**Problem to work on:**
Where a line contains the word "rollover", copy that line from the records below.

Stored items:
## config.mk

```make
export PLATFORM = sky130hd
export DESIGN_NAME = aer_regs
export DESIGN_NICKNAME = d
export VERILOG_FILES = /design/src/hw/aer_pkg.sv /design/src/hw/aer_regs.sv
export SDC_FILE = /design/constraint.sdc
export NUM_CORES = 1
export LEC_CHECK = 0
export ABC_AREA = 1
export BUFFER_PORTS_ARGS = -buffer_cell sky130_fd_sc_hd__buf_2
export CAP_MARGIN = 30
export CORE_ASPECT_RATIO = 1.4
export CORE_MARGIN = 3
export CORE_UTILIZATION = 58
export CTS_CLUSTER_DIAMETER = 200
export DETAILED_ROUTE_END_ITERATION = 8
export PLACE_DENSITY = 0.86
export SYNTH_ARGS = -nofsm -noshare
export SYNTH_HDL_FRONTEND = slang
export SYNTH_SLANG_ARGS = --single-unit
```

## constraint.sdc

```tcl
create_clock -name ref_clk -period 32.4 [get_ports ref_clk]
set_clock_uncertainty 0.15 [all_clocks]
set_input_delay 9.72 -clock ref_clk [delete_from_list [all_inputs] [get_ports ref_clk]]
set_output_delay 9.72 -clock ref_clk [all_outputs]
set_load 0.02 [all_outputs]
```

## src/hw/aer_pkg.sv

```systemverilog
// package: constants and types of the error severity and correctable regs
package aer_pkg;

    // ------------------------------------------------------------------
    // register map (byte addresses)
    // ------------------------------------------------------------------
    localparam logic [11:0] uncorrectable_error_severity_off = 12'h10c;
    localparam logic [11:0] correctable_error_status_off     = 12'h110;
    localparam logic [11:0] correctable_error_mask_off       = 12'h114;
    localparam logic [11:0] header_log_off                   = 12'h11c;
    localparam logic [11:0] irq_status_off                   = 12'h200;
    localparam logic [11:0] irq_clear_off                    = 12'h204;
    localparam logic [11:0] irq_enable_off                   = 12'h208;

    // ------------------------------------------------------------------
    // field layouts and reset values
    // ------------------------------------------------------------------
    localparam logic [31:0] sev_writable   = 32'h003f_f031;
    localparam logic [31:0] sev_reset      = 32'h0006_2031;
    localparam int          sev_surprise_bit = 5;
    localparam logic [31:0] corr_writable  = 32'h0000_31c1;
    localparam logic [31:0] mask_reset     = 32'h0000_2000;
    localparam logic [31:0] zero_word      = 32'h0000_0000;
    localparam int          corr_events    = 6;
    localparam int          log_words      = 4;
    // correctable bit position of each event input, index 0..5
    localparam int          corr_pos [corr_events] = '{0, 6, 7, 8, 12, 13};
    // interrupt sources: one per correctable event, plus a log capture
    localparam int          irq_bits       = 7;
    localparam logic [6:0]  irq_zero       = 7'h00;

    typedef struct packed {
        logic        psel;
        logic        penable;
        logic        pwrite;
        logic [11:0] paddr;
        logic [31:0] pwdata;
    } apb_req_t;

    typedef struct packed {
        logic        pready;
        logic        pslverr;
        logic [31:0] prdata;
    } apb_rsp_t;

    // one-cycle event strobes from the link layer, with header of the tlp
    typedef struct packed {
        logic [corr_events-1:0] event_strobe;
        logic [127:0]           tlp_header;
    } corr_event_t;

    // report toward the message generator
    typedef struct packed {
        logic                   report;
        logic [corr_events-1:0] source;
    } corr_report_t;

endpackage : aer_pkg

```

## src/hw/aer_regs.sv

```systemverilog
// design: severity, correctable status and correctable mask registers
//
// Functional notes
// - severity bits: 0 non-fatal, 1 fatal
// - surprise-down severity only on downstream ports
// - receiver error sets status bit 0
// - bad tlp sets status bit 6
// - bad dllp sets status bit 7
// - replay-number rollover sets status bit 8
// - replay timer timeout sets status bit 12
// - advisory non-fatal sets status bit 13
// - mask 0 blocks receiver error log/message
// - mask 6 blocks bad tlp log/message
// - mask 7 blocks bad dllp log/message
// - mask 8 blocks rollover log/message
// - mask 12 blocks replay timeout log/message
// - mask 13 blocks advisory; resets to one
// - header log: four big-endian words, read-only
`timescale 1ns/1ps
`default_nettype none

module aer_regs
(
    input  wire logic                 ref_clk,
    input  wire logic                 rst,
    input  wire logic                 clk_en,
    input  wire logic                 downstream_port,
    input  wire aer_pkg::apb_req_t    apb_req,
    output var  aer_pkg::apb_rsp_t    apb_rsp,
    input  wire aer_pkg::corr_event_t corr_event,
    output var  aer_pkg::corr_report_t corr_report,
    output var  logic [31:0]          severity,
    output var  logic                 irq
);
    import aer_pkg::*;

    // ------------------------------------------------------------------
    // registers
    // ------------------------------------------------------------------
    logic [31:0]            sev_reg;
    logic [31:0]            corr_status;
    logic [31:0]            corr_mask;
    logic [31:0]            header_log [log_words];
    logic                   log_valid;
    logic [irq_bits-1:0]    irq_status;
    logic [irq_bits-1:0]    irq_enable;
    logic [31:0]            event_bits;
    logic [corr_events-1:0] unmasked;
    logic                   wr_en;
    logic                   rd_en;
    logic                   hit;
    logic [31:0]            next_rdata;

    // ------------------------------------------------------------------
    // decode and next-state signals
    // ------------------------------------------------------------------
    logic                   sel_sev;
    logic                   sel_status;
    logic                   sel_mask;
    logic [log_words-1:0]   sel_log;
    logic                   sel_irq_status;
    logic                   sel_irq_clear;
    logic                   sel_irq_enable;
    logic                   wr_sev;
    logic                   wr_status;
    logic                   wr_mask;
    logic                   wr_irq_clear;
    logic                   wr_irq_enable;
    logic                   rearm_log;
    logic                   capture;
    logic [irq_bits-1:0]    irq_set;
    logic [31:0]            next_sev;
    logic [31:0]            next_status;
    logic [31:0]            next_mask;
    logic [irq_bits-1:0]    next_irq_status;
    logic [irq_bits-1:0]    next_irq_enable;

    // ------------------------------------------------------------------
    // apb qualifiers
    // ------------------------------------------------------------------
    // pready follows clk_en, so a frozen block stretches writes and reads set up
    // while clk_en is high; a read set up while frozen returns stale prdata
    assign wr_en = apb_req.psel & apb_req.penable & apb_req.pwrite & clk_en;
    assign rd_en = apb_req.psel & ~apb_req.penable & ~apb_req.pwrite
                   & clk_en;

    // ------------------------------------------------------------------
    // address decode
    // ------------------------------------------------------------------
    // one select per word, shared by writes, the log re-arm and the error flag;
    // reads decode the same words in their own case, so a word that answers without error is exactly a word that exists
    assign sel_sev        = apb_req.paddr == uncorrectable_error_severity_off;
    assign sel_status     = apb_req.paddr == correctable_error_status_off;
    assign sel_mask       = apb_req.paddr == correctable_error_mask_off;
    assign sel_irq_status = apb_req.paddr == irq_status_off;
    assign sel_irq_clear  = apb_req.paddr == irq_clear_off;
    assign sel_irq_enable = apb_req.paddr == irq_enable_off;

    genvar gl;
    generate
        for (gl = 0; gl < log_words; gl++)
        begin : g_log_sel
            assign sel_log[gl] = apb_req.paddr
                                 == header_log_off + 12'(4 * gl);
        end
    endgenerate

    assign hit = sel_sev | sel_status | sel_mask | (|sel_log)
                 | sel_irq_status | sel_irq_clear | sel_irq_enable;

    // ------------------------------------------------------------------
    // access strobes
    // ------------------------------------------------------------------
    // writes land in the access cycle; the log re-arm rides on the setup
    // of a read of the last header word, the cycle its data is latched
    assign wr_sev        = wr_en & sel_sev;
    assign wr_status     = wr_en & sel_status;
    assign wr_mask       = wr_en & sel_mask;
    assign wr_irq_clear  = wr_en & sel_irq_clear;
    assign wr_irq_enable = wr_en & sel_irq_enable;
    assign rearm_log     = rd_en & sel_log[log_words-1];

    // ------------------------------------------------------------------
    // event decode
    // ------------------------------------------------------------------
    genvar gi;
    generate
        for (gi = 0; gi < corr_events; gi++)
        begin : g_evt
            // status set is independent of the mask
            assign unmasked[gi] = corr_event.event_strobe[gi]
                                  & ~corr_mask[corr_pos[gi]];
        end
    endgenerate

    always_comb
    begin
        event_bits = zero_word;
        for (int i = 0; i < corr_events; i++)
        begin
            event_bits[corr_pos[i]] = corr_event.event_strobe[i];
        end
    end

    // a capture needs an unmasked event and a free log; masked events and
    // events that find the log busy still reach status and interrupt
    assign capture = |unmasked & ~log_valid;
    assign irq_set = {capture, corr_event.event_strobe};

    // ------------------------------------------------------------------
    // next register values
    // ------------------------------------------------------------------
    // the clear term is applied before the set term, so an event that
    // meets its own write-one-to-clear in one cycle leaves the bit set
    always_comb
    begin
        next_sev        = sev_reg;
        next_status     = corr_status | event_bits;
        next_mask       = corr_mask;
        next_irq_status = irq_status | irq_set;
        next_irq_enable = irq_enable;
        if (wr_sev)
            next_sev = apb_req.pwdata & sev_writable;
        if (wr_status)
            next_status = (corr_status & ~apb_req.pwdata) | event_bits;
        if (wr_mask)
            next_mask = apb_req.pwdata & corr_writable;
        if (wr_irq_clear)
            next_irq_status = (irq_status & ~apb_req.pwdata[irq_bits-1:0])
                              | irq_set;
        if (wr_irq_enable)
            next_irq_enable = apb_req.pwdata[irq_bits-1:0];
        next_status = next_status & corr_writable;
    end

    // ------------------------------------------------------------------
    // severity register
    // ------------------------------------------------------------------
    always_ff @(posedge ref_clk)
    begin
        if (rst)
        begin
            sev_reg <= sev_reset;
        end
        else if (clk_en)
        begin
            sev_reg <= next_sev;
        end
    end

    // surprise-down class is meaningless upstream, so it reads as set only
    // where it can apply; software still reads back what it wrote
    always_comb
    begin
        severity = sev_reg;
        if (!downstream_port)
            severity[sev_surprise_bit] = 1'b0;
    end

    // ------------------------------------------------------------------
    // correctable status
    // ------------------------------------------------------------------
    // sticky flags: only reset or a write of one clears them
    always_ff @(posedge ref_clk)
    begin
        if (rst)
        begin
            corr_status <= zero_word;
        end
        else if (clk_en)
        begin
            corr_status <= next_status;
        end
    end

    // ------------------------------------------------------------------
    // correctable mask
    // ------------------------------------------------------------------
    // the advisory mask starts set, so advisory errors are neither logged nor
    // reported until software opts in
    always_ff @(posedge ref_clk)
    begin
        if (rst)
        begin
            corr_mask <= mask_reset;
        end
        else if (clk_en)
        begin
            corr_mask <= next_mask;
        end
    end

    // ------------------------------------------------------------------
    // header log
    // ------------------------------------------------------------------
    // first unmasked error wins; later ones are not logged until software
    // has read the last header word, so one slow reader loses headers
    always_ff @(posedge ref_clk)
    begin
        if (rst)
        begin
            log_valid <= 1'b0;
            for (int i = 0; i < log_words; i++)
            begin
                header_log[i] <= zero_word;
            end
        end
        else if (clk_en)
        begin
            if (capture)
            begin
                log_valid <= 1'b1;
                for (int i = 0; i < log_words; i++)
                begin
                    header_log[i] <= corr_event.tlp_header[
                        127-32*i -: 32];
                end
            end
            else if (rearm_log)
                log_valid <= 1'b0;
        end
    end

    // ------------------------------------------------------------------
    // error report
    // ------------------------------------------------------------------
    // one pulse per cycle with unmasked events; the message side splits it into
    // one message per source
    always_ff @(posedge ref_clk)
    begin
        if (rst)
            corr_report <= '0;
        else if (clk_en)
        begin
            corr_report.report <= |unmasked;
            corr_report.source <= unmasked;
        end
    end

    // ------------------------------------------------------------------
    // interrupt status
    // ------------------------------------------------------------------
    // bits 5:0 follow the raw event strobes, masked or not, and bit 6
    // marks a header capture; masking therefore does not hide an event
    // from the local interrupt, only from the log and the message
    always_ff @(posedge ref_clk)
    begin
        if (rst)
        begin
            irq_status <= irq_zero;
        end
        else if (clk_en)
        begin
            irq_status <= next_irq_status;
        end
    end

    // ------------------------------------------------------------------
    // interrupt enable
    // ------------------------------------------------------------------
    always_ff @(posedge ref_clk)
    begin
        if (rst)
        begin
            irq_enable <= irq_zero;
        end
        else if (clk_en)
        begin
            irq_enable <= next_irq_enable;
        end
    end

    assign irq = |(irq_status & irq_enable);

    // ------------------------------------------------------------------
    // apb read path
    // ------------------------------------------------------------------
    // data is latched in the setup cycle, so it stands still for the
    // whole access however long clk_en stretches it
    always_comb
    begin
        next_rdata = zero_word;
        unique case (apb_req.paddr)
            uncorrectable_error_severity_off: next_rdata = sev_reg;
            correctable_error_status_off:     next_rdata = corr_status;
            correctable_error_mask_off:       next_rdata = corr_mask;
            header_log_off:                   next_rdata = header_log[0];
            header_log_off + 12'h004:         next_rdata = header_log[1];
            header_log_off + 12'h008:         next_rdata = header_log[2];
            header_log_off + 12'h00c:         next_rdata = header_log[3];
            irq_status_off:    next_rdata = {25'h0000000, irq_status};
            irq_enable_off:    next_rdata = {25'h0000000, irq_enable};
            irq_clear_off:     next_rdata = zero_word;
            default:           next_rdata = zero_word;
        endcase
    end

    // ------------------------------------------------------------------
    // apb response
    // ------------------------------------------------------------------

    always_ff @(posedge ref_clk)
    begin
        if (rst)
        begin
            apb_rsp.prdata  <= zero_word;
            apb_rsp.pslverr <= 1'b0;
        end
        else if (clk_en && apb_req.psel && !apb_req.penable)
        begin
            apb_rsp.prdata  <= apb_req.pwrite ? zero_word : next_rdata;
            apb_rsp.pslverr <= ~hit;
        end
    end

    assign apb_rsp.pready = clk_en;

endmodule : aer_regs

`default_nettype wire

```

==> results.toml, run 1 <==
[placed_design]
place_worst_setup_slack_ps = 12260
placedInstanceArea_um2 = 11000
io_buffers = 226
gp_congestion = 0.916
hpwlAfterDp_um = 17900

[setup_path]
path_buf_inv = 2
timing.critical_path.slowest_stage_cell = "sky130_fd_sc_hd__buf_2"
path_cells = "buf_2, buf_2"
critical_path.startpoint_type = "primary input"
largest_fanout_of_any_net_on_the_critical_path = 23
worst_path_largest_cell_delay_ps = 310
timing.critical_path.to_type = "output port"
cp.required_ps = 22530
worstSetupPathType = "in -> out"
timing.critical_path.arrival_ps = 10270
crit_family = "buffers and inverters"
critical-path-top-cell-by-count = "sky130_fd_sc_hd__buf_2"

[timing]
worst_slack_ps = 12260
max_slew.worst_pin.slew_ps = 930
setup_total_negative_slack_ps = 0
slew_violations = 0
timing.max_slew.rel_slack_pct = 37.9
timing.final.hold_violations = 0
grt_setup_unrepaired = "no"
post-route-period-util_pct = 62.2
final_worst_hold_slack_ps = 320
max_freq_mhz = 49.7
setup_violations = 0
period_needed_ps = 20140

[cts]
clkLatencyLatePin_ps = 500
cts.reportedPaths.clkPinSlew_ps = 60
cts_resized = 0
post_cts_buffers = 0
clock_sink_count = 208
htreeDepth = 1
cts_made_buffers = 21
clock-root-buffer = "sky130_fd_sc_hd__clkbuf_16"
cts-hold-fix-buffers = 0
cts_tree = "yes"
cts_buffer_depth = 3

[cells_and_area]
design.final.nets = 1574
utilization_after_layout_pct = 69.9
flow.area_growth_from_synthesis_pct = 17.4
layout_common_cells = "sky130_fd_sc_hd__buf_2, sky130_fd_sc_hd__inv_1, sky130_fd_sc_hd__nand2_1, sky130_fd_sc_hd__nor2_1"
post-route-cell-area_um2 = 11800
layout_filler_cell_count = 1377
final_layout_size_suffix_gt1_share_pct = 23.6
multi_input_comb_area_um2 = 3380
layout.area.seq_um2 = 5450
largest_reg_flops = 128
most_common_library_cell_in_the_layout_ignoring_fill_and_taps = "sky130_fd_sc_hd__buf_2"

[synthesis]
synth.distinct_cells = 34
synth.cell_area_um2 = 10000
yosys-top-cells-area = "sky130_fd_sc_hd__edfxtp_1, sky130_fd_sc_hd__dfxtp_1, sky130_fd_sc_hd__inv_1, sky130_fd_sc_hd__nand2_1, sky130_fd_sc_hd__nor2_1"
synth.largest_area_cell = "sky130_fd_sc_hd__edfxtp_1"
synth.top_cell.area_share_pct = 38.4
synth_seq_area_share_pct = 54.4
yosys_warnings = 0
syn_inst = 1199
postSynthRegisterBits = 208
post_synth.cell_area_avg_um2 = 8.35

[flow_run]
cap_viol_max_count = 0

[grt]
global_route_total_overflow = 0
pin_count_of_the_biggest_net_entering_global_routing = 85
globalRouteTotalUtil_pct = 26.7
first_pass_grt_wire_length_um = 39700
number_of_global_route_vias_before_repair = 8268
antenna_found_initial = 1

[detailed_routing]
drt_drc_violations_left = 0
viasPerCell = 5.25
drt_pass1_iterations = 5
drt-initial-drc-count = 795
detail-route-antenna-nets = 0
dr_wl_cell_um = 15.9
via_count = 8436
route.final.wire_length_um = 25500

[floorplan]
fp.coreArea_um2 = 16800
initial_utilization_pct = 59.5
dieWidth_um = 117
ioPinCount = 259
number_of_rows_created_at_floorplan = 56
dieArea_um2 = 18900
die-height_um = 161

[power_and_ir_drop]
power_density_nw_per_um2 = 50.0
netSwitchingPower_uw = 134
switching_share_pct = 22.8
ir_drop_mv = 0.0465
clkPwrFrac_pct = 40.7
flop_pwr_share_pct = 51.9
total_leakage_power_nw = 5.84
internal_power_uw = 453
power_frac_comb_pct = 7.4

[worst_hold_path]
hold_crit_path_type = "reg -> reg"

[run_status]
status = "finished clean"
* * *
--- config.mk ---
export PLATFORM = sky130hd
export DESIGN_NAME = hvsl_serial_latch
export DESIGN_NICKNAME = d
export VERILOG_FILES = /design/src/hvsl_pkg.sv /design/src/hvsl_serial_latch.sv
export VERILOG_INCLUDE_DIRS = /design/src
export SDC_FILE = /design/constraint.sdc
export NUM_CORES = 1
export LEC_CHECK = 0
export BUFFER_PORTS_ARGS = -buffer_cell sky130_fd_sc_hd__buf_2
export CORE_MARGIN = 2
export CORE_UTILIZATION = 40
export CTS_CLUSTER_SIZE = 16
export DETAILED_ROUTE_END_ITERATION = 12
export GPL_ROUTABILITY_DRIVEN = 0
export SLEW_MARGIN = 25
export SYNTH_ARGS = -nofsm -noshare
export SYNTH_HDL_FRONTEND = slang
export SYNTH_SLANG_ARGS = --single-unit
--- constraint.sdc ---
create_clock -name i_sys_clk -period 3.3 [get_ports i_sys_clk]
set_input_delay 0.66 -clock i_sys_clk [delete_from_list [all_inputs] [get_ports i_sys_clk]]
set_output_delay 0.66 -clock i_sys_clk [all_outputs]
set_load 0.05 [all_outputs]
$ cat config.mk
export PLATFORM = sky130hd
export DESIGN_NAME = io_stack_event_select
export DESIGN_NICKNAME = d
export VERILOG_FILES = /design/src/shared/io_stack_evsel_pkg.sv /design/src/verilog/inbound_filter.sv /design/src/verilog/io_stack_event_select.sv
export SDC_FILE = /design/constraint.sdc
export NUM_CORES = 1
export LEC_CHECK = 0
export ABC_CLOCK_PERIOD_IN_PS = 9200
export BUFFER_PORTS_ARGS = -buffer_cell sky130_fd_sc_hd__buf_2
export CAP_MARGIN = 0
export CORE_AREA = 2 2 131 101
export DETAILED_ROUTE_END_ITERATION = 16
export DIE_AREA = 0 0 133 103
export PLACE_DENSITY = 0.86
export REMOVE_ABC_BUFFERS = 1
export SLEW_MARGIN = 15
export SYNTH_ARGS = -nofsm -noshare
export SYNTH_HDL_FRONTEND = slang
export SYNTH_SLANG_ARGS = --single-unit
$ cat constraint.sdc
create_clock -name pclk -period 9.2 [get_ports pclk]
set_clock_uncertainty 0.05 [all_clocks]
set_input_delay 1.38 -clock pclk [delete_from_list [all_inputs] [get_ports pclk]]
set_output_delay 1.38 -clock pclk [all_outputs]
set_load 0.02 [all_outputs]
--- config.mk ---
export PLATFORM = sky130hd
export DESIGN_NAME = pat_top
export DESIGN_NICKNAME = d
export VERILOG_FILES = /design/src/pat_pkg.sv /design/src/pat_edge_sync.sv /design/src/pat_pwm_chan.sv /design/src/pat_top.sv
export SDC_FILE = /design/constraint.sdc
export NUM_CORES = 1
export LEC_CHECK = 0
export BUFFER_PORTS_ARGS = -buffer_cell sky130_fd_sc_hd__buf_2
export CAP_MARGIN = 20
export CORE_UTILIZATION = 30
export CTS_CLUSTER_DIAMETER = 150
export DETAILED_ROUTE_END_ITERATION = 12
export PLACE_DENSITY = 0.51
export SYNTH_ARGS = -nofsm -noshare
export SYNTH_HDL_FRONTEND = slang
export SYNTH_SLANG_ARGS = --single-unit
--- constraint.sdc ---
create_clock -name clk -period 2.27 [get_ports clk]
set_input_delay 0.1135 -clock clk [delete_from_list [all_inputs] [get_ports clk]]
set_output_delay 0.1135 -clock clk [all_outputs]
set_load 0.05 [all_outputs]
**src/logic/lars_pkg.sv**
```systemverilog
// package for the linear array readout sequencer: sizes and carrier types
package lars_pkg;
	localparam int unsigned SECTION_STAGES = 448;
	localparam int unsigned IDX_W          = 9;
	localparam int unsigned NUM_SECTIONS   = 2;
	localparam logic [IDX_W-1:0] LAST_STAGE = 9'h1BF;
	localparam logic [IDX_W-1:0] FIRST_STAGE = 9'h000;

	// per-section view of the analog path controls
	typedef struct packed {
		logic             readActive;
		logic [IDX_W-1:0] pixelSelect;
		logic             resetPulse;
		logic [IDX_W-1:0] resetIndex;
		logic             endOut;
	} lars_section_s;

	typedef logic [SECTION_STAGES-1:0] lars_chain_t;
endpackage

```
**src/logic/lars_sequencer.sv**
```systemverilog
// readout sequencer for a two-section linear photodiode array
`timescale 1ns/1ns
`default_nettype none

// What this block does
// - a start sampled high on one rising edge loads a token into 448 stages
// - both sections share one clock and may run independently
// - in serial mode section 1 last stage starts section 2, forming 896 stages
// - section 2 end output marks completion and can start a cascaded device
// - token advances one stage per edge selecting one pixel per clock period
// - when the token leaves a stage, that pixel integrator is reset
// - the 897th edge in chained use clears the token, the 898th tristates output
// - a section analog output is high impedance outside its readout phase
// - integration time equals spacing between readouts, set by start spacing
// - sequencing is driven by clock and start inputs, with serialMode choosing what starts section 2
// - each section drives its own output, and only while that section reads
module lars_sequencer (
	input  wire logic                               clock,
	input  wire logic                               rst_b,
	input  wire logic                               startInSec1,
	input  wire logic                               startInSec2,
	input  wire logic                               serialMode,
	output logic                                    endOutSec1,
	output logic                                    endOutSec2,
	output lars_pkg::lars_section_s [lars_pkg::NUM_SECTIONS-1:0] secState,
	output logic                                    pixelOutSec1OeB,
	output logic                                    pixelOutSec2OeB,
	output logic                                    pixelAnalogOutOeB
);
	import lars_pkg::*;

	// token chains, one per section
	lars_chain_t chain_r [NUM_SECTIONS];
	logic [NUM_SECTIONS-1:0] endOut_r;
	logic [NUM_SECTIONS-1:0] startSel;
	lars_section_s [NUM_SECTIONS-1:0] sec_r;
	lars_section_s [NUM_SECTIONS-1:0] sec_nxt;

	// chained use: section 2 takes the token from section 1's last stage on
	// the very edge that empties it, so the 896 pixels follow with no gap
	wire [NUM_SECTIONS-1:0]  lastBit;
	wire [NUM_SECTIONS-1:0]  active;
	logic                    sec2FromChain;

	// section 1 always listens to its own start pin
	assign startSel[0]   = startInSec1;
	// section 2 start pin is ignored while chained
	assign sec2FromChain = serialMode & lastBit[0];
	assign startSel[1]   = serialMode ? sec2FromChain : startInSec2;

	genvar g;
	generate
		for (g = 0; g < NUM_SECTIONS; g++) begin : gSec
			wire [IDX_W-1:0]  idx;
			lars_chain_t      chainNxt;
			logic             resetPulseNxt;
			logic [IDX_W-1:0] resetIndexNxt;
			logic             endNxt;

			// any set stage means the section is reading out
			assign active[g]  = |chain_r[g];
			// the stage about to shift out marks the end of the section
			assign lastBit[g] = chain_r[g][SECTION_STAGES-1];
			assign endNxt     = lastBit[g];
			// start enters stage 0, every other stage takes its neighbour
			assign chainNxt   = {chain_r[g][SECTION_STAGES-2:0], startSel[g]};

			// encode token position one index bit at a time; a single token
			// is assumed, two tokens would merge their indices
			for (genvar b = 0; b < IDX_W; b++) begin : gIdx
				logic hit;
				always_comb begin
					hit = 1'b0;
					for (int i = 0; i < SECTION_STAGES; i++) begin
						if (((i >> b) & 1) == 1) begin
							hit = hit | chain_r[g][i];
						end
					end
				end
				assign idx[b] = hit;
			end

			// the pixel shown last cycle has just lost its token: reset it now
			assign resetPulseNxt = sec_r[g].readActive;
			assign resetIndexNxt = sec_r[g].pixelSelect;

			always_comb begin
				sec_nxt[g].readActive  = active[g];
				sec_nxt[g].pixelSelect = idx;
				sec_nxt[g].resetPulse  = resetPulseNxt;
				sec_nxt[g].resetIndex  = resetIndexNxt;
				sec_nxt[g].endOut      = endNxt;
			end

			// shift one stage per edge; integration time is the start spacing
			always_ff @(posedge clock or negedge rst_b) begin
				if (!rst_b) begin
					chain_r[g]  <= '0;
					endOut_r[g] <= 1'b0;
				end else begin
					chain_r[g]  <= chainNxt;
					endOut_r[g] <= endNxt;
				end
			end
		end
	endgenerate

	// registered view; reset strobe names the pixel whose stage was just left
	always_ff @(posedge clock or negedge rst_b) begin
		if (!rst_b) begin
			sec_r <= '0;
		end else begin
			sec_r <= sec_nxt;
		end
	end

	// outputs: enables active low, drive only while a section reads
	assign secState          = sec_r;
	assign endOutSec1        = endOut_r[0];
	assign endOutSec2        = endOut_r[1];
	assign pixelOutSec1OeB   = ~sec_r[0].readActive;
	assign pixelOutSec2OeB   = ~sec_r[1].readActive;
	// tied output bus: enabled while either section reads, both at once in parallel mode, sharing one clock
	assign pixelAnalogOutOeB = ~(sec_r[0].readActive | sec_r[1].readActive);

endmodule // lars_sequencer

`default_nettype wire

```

**Answer area:**
// - replay-number rollover sets status bit 8
// - mask 8 blocks rollover log/message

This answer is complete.